**What you need to do**:
Having read the material, return every line of it exactly.
*** Opening Data supplied ***
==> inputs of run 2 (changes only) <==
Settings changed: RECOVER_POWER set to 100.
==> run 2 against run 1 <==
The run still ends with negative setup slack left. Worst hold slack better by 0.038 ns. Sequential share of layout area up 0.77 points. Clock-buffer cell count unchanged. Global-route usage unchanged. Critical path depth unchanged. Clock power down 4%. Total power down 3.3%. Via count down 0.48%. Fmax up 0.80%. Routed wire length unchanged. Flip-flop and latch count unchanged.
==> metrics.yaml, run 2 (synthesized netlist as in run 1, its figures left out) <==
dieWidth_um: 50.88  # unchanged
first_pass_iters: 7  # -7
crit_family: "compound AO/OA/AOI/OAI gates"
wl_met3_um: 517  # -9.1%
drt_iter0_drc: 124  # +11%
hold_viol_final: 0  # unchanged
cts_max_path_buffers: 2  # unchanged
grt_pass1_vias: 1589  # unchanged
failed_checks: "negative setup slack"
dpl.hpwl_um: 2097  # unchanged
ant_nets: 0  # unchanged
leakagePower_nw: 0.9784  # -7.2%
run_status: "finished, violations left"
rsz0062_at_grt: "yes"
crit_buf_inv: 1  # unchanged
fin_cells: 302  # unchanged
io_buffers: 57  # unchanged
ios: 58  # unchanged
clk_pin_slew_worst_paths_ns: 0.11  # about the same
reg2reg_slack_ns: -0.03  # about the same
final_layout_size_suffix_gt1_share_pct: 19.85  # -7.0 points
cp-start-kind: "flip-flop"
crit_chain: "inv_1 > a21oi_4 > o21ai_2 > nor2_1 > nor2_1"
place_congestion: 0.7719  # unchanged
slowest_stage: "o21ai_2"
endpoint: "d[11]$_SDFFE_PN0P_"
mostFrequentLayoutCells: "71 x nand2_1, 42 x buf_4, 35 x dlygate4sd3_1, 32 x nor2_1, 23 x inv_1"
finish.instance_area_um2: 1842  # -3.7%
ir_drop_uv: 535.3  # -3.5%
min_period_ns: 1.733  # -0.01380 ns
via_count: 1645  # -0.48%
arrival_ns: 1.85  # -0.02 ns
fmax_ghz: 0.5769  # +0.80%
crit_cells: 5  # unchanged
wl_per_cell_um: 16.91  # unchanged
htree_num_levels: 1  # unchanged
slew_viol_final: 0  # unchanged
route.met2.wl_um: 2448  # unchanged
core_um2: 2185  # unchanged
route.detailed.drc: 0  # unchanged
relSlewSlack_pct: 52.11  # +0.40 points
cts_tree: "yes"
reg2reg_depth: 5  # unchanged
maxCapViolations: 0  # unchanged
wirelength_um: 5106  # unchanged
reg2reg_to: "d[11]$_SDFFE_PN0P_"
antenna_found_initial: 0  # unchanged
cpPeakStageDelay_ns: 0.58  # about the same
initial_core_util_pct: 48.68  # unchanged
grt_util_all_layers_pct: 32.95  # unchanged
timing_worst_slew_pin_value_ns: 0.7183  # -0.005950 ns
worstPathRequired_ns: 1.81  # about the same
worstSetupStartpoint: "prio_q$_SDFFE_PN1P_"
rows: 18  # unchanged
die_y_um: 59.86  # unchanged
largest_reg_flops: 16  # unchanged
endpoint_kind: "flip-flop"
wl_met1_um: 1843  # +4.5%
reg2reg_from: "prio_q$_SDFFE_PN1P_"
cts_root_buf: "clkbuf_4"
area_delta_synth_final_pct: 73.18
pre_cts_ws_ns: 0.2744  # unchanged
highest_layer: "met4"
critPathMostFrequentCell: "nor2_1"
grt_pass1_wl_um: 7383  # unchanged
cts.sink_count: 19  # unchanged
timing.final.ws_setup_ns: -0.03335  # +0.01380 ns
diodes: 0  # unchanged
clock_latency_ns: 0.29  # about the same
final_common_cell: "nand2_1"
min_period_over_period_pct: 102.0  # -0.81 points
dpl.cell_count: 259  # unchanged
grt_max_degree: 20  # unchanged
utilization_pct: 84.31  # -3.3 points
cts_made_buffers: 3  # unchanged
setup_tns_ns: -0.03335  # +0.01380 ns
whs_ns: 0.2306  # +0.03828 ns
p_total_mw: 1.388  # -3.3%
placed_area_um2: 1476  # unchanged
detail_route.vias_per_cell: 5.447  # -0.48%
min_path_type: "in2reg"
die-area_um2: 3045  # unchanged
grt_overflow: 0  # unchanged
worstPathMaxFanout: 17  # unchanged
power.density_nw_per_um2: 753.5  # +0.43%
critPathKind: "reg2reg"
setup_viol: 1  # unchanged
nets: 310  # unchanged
*** Closing Data supplied ***
**Solution for this problem**:
==> inputs of run 2 (changes only) <==
Settings changed: RECOVER_POWER set to 100.
==> run 2 against run 1 <==
The run still ends with negative setup slack left. Worst hold slack better by 0.038 ns. Sequential share of layout area up 0.77 points. Clock-buffer cell count unchanged. Global-route usage unchanged. Critical path depth unchanged. Clock power down 4%. Total power down 3.3%. Via count down 0.48%. Fmax up 0.80%. Routed wire length unchanged. Flip-flop and latch count unchanged.
==> metrics.yaml, run 2 (synthesized netlist as in run 1, its figures left out) <==
dieWidth_um: 50.88  # unchanged
first_pass_iters: 7  # -7
crit_family: "compound AO/OA/AOI/OAI gates"
wl_met3_um: 517  # -9.1%
drt_iter0_drc: 124  # +11%
hold_viol_final: 0  # unchanged
cts_max_path_buffers: 2  # unchanged
grt_pass1_vias: 1589  # unchanged
failed_checks: "negative setup slack"
dpl.hpwl_um: 2097  # unchanged
ant_nets: 0  # unchanged
leakagePower_nw: 0.9784  # -7.2%
run_status: "finished, violations left"
rsz0062_at_grt: "yes"
crit_buf_inv: 1  # unchanged
fin_cells: 302  # unchanged
io_buffers: 57  # unchanged
ios: 58  # unchanged
clk_pin_slew_worst_paths_ns: 0.11  # about the same
reg2reg_slack_ns: -0.03  # about the same
final_layout_size_suffix_gt1_share_pct: 19.85  # -7.0 points
cp-start-kind: "flip-flop"
crit_chain: "inv_1 > a21oi_4 > o21ai_2 > nor2_1 > nor2_1"
place_congestion: 0.7719  # unchanged
slowest_stage: "o21ai_2"
endpoint: "d[11]$_SDFFE_PN0P_"
mostFrequentLayoutCells: "71 x nand2_1, 42 x buf_4, 35 x dlygate4sd3_1, 32 x nor2_1, 23 x inv_1"
finish.instance_area_um2: 1842  # -3.7%
ir_drop_uv: 535.3  # -3.5%
min_period_ns: 1.733  # -0.01380 ns
via_count: 1645  # -0.48%
arrival_ns: 1.85  # -0.02 ns
fmax_ghz: 0.5769  # +0.80%
crit_cells: 5  # unchanged
wl_per_cell_um: 16.91  # unchanged
htree_num_levels: 1  # unchanged
slew_viol_final: 0  # unchanged
route.met2.wl_um: 2448  # unchanged
core_um2: 2185  # unchanged
route.detailed.drc: 0  # unchanged
relSlewSlack_pct: 52.11  # +0.40 points
cts_tree: "yes"
reg2reg_depth: 5  # unchanged
maxCapViolations: 0  # unchanged
wirelength_um: 5106  # unchanged
reg2reg_to: "d[11]$_SDFFE_PN0P_"
antenna_found_initial: 0  # unchanged
cpPeakStageDelay_ns: 0.58  # about the same
initial_core_util_pct: 48.68  # unchanged
grt_util_all_layers_pct: 32.95  # unchanged
timing_worst_slew_pin_value_ns: 0.7183  # -0.005950 ns
worstPathRequired_ns: 1.81  # about the same
worstSetupStartpoint: "prio_q$_SDFFE_PN1P_"
rows: 18  # unchanged
die_y_um: 59.86  # unchanged
largest_reg_flops: 16  # unchanged
endpoint_kind: "flip-flop"
wl_met1_um: 1843  # +4.5%
reg2reg_from: "prio_q$_SDFFE_PN1P_"
cts_root_buf: "clkbuf_4"
area_delta_synth_final_pct: 73.18
pre_cts_ws_ns: 0.2744  # unchanged
highest_layer: "met4"
critPathMostFrequentCell: "nor2_1"
grt_pass1_wl_um: 7383  # unchanged
cts.sink_count: 19  # unchanged
timing.final.ws_setup_ns: -0.03335  # +0.01380 ns
diodes: 0  # unchanged
clock_latency_ns: 0.29  # about the same
final_common_cell: "nand2_1"
min_period_over_period_pct: 102.0  # -0.81 points
dpl.cell_count: 259  # unchanged
grt_max_degree: 20  # unchanged
utilization_pct: 84.31  # -3.3 points
cts_made_buffers: 3  # unchanged
setup_tns_ns: -0.03335  # +0.01380 ns
whs_ns: 0.2306  # +0.03828 ns
p_total_mw: 1.388  # -3.3%
placed_area_um2: 1476  # unchanged
detail_route.vias_per_cell: 5.447  # -0.48%
min_path_type: "in2reg"
die-area_um2: 3045  # unchanged
grt_overflow: 0  # unchanged
worstPathMaxFanout: 17  # unchanged
power.density_nw_per_um2: 753.5  # +0.43%
critPathKind: "reg2reg"
setup_viol: 1  # unchanged
nets: 310  # unchanged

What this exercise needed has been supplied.